Records to use:
===== src/rtl/line_codec_pkg.sv =====
package line_codec_pkg;

  localparam int MODE_W = 4;

  // Field order matches the mode register: bit 3 .. bit 0
  typedef struct packed {
    logic manch;
    logic scram;
    logic diff;
    logic inv;
  } lcMode_t;

  // Strobes from control to datapath
  typedef struct packed {
    logic txLoad;     // new data bit accepted
    logic txSecond;   // emit second Manchester chip
    logic rxCapture;  // store first chip of a pair
    logic rxDecode;   // decode a complete symbol
  } lcStrobe_t;

endpackage


===== src/rtl/lc_ctrl.sv =====
module lc_ctrl
  import line_codec_pkg::*;
#(
  parameter logic [MODE_W-1:0] RESET_MODE = 4'b0010
) (
  input  logic              clk,
  input  logic              rstN,
  input  logic              cfgWe,
  input  logic [MODE_W-1:0] cfgData,
  input  logic              txBitValid,
  input  logic              rxChipValid,
  output lcMode_t           mode,
  output lcStrobe_t         strb
);

  logic [MODE_W-1:0] modeReg;
  logic              txPend;
  logic              rxHalf;

  assign mode = lcMode_t'(modeReg);

  always_ff @(posedge clk or negedge rstN) begin
    if (!rstN) begin
      modeReg <= RESET_MODE;
    end else if (cfgWe) begin
      modeReg <= cfgData;
    end
  end

  // Second transmit chip pending
  always_ff @(posedge clk or negedge rstN) begin
    if (!rstN) begin
      txPend <= 1'b0;
    end else if (cfgWe) begin
      txPend <= 1'b0;
    end else begin
      txPend <= txBitValid && mode.manch;
    end
  end

  // Receive pair phase
  always_ff @(posedge clk or negedge rstN) begin
    if (!rstN) begin
      rxHalf <= 1'b0;
    end else if (cfgWe) begin
      rxHalf <= 1'b0;
    end else if (rxChipValid && mode.manch) begin
      rxHalf <= !rxHalf;
    end
  end

  always_comb begin
    strb.txLoad    = txBitValid;
    strb.txSecond  = txPend;
    strb.rxCapture = rxChipValid && mode.manch && !rxHalf;
    strb.rxDecode  = rxChipValid && (!mode.manch || rxHalf);
  end

endmodule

Exercise goal: Search the entries above for "rxDecode". Return every line that has it.

Task response:
    logic rxDecode;   // decode a complete symbol
    strb.rxDecode  = rxChipValid && (!mode.manch || rxHalf);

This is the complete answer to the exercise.